**Work to be completed**: Extract each line of the records below that contains the word "stalled".

**Data for the task**:
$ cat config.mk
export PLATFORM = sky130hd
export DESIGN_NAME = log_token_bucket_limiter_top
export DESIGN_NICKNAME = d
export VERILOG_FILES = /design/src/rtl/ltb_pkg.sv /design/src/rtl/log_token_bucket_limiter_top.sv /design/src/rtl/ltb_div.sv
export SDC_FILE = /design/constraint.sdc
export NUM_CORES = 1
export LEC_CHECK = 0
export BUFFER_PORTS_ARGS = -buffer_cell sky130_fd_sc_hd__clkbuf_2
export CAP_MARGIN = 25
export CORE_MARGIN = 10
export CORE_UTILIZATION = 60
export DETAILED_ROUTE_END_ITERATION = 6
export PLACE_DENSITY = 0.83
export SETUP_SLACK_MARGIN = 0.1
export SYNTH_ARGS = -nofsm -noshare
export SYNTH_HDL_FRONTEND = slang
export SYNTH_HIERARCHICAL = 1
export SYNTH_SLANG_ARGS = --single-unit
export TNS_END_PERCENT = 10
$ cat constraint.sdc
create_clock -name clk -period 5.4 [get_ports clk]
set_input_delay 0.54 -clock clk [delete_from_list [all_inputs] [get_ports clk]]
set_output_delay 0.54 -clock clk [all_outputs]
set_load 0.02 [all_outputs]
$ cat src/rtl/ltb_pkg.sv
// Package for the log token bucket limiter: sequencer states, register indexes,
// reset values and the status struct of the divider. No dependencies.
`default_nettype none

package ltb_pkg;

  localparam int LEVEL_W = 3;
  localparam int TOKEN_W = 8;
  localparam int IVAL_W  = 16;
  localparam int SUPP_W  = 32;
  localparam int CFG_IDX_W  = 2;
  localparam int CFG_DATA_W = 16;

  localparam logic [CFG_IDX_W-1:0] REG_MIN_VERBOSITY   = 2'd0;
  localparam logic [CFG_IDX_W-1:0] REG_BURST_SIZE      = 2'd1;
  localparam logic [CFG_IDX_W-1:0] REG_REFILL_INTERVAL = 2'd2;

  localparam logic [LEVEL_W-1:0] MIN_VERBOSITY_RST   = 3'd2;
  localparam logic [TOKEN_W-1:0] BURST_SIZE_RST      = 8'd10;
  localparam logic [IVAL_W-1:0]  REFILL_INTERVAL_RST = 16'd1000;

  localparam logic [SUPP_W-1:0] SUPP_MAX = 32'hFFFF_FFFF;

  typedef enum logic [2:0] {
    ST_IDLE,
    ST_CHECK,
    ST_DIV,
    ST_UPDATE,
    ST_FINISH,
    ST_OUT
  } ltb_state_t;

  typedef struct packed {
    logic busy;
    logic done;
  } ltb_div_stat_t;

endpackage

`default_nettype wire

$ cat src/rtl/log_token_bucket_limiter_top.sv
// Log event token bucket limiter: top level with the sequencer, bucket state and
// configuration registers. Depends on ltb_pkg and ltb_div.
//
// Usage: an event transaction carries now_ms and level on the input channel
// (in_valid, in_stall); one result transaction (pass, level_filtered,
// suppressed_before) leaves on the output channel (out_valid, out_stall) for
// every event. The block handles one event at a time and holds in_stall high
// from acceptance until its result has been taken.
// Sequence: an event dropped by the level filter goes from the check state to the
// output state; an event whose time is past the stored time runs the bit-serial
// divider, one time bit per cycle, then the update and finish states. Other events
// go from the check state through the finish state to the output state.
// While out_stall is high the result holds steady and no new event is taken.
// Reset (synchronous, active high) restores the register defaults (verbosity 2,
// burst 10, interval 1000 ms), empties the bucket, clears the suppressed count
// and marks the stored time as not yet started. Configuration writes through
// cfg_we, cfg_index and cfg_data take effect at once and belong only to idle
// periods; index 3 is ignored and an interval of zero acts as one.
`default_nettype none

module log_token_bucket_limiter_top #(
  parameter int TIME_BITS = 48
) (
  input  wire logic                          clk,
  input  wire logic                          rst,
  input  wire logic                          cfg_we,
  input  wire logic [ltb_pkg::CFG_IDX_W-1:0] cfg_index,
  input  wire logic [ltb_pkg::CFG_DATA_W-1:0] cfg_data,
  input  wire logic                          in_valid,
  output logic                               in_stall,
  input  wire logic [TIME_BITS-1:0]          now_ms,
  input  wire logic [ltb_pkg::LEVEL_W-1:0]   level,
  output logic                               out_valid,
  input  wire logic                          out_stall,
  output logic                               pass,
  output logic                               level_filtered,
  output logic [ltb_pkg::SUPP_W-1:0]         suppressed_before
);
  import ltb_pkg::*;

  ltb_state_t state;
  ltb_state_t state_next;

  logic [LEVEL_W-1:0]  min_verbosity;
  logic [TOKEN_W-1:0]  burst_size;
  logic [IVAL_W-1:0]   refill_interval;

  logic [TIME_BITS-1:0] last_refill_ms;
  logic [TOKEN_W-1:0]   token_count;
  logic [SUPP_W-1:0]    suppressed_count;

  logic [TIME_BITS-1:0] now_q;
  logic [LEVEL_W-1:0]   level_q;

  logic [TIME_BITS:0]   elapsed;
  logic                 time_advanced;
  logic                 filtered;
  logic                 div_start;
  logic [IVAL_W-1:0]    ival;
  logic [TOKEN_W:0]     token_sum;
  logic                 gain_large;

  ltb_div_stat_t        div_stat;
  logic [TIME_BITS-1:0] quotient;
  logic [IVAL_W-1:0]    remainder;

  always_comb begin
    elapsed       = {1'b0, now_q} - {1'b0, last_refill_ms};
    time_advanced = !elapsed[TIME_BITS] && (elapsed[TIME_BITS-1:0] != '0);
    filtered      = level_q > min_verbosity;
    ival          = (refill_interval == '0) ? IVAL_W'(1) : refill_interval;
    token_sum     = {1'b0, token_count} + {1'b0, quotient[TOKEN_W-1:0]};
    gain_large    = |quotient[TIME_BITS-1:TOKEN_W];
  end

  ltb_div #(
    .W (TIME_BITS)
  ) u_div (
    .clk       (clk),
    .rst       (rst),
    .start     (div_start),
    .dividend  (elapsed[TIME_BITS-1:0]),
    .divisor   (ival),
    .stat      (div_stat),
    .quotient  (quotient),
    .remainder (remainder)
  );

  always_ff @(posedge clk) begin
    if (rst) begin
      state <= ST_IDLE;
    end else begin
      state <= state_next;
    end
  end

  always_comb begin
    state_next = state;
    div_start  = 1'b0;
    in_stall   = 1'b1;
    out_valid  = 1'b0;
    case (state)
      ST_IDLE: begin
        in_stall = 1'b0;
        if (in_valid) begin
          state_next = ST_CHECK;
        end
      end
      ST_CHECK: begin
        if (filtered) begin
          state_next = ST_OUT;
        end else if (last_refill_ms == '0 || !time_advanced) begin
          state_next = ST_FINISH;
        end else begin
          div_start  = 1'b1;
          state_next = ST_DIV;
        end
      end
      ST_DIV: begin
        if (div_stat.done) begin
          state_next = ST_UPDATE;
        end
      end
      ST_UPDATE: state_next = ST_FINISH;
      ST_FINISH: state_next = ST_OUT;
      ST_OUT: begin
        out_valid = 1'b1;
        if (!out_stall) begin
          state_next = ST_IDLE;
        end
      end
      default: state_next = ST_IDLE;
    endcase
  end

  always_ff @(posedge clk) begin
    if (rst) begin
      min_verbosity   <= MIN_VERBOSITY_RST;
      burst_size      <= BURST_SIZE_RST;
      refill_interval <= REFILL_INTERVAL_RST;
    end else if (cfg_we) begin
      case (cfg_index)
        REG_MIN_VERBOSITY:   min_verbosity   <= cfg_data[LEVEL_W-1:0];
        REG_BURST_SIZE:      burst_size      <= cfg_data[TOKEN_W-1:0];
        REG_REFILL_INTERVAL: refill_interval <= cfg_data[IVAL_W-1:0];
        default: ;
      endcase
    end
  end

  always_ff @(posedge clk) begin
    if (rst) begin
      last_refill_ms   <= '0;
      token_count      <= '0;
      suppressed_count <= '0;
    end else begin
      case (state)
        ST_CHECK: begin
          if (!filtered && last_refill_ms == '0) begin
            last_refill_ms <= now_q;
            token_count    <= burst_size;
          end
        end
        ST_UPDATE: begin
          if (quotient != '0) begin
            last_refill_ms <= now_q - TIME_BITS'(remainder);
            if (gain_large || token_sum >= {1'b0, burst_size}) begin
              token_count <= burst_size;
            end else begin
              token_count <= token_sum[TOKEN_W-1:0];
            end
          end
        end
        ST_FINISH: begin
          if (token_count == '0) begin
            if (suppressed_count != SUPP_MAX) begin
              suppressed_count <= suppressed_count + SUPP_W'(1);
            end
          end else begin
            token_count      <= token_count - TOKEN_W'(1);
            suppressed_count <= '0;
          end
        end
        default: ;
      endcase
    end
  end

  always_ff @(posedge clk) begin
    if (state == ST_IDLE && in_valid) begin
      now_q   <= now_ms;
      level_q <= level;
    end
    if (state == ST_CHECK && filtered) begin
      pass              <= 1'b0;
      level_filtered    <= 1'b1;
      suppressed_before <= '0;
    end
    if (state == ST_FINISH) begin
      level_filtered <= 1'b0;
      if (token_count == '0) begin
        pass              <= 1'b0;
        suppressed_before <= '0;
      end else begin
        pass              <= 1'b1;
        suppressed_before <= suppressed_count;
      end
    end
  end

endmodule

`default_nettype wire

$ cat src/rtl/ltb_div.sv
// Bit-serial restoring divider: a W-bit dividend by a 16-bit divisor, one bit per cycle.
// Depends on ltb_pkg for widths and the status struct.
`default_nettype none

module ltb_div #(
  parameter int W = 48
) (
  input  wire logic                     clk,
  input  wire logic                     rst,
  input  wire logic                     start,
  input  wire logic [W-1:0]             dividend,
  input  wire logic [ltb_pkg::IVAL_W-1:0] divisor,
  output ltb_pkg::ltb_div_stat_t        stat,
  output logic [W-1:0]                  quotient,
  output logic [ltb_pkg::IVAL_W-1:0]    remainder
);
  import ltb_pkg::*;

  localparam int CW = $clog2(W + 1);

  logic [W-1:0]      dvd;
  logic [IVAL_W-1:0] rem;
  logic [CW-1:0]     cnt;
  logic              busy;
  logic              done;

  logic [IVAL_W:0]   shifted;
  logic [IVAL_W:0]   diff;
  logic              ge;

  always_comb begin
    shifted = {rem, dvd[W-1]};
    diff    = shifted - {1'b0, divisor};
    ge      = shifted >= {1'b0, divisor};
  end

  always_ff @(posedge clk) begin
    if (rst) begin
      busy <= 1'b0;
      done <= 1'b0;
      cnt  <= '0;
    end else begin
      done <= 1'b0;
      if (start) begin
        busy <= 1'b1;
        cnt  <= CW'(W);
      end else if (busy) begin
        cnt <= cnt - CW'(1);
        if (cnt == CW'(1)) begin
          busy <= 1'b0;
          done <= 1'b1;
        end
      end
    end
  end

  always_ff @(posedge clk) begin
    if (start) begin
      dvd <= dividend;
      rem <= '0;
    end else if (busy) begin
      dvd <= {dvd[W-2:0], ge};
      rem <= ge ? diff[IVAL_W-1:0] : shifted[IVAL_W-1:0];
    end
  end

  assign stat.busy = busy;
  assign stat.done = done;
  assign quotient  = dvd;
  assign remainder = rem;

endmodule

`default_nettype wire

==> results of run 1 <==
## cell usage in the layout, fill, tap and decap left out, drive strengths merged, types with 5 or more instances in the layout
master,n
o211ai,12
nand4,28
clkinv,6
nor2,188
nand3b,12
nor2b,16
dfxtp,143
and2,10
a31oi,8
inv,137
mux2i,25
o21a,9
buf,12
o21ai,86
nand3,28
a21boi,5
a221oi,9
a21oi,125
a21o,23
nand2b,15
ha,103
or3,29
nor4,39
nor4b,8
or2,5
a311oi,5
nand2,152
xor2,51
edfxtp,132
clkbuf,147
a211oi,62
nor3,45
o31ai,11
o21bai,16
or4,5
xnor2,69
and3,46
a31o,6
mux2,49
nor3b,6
==
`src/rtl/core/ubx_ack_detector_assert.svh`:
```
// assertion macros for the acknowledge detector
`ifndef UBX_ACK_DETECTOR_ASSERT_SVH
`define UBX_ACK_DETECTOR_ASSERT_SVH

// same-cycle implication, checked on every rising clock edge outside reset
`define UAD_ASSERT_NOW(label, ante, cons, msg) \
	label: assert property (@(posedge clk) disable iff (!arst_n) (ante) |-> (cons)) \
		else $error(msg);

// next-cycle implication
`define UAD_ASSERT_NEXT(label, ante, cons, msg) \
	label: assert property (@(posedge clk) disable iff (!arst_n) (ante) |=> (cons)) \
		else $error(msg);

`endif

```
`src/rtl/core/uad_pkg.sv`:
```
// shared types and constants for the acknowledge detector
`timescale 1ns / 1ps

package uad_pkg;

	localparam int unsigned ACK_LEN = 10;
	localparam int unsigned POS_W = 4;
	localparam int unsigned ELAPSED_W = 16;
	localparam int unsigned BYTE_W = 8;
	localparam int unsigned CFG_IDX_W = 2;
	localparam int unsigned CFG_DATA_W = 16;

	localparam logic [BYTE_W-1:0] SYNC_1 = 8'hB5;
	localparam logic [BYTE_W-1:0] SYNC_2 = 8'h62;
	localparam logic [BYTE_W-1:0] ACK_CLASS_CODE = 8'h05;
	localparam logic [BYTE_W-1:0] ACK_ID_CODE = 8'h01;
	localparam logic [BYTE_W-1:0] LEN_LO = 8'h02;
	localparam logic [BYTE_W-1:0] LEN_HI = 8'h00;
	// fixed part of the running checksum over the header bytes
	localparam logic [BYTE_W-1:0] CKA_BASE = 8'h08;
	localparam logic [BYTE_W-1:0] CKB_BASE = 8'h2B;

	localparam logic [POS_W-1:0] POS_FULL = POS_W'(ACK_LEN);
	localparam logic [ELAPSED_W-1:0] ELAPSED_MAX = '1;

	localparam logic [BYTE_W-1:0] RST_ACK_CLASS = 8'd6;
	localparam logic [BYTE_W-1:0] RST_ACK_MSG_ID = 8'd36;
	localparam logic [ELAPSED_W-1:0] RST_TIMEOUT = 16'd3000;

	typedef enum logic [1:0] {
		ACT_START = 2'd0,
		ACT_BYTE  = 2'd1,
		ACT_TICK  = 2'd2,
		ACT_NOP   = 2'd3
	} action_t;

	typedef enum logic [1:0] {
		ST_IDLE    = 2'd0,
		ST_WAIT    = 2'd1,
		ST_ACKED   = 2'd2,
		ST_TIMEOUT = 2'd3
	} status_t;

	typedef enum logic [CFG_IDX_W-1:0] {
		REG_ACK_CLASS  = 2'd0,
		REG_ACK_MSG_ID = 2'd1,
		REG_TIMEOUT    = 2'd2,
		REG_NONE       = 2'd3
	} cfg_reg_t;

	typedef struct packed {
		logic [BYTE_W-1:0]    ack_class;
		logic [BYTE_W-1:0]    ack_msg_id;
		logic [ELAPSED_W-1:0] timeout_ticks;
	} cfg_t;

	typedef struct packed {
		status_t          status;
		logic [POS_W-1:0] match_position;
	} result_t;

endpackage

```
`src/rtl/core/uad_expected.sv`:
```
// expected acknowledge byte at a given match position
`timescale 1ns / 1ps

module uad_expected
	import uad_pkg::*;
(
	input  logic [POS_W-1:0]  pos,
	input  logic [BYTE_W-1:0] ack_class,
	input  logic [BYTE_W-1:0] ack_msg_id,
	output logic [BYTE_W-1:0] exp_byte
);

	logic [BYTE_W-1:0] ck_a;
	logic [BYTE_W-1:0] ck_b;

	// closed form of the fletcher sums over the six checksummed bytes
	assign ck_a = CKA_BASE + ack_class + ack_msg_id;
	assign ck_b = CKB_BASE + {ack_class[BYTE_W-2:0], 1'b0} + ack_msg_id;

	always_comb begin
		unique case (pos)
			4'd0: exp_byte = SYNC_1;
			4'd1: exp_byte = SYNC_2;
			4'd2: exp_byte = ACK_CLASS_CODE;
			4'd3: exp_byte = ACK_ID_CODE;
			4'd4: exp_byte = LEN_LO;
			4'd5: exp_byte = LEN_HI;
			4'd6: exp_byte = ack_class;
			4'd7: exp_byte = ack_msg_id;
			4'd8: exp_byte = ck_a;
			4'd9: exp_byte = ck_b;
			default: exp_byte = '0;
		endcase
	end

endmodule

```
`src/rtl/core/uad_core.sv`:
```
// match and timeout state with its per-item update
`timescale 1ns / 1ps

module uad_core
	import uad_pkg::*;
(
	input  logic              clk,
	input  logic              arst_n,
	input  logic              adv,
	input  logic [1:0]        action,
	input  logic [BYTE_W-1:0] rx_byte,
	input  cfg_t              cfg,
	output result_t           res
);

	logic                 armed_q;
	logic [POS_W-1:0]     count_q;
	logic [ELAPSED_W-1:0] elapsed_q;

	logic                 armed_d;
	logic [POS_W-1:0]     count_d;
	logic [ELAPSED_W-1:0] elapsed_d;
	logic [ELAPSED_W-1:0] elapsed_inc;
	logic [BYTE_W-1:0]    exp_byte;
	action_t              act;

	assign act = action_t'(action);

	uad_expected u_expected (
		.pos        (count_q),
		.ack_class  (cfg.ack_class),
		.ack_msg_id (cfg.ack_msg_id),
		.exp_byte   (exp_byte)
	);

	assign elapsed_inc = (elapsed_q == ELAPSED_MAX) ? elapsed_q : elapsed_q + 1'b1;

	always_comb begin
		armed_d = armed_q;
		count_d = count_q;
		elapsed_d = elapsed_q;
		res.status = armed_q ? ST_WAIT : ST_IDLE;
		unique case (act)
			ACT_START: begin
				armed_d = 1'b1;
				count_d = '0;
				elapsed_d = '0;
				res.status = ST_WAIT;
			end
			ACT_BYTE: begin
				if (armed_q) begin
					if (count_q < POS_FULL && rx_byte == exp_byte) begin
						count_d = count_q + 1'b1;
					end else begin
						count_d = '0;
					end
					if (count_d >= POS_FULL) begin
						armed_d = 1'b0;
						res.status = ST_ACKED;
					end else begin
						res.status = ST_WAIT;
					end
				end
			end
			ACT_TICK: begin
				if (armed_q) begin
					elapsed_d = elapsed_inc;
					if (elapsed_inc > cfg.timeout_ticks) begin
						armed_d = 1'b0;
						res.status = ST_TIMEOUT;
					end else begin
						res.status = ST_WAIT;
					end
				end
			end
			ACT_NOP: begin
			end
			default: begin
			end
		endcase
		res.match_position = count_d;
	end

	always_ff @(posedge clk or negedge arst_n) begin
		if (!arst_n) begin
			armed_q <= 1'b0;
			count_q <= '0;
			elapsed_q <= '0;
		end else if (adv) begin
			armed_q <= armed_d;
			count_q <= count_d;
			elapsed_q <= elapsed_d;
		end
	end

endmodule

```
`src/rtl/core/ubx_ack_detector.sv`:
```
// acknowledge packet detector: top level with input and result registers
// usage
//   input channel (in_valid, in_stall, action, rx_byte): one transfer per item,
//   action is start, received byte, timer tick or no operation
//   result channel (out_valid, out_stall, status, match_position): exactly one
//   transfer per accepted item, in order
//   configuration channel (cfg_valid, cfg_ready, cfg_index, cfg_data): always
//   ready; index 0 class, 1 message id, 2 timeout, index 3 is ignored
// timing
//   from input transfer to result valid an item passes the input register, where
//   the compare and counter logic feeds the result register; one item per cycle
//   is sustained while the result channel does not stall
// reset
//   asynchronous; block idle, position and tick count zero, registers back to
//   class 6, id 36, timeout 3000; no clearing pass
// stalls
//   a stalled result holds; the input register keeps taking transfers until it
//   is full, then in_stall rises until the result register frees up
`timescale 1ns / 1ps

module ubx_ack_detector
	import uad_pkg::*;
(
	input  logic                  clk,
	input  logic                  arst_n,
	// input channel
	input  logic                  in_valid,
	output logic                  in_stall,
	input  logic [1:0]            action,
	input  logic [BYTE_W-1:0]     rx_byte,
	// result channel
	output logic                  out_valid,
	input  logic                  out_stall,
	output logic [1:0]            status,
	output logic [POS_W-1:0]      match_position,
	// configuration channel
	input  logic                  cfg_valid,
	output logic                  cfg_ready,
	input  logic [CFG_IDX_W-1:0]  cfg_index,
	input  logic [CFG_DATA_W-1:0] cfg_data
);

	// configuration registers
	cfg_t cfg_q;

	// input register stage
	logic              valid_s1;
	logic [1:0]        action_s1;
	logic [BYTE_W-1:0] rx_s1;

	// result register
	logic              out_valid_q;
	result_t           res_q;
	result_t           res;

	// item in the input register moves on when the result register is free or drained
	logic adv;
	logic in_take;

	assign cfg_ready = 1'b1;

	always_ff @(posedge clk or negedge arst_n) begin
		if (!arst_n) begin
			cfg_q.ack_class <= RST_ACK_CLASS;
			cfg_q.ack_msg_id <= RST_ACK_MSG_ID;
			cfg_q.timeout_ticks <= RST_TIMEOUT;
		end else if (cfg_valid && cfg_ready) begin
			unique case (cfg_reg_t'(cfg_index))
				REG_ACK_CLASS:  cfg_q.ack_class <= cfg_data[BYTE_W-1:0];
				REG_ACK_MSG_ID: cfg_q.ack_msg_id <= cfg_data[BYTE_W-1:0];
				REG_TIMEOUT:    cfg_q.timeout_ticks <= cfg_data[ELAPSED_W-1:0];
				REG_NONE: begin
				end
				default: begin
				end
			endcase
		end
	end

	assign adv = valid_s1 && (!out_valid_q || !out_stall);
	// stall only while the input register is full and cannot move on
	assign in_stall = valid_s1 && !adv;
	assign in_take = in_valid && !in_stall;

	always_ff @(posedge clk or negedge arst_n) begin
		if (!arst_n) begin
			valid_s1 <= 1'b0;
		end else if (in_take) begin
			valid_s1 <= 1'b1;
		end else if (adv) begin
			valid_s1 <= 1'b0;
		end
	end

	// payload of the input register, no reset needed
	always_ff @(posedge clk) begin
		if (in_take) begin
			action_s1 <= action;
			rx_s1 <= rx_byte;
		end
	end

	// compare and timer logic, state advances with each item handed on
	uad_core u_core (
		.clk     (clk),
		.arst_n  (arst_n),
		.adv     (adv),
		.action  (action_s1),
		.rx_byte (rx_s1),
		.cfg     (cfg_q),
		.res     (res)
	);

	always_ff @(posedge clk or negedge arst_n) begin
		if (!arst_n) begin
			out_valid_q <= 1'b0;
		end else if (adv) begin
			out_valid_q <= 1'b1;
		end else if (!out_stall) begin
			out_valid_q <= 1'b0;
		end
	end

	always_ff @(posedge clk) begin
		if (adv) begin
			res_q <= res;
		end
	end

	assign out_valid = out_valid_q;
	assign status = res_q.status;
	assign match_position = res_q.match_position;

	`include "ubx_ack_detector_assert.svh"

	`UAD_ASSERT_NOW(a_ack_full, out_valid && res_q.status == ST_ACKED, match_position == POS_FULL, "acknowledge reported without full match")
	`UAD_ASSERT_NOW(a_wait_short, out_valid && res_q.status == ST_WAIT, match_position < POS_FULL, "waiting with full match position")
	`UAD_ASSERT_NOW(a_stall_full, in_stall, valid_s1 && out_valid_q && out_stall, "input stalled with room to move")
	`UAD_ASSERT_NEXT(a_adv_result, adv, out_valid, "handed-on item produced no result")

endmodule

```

**Task response**:
//   a stalled result holds; the input register keeps taking transfers until it
	`UAD_ASSERT_NOW(a_stall_full, in_stall, valid_s1 && out_valid_q && out_stall, "input stalled with room to move")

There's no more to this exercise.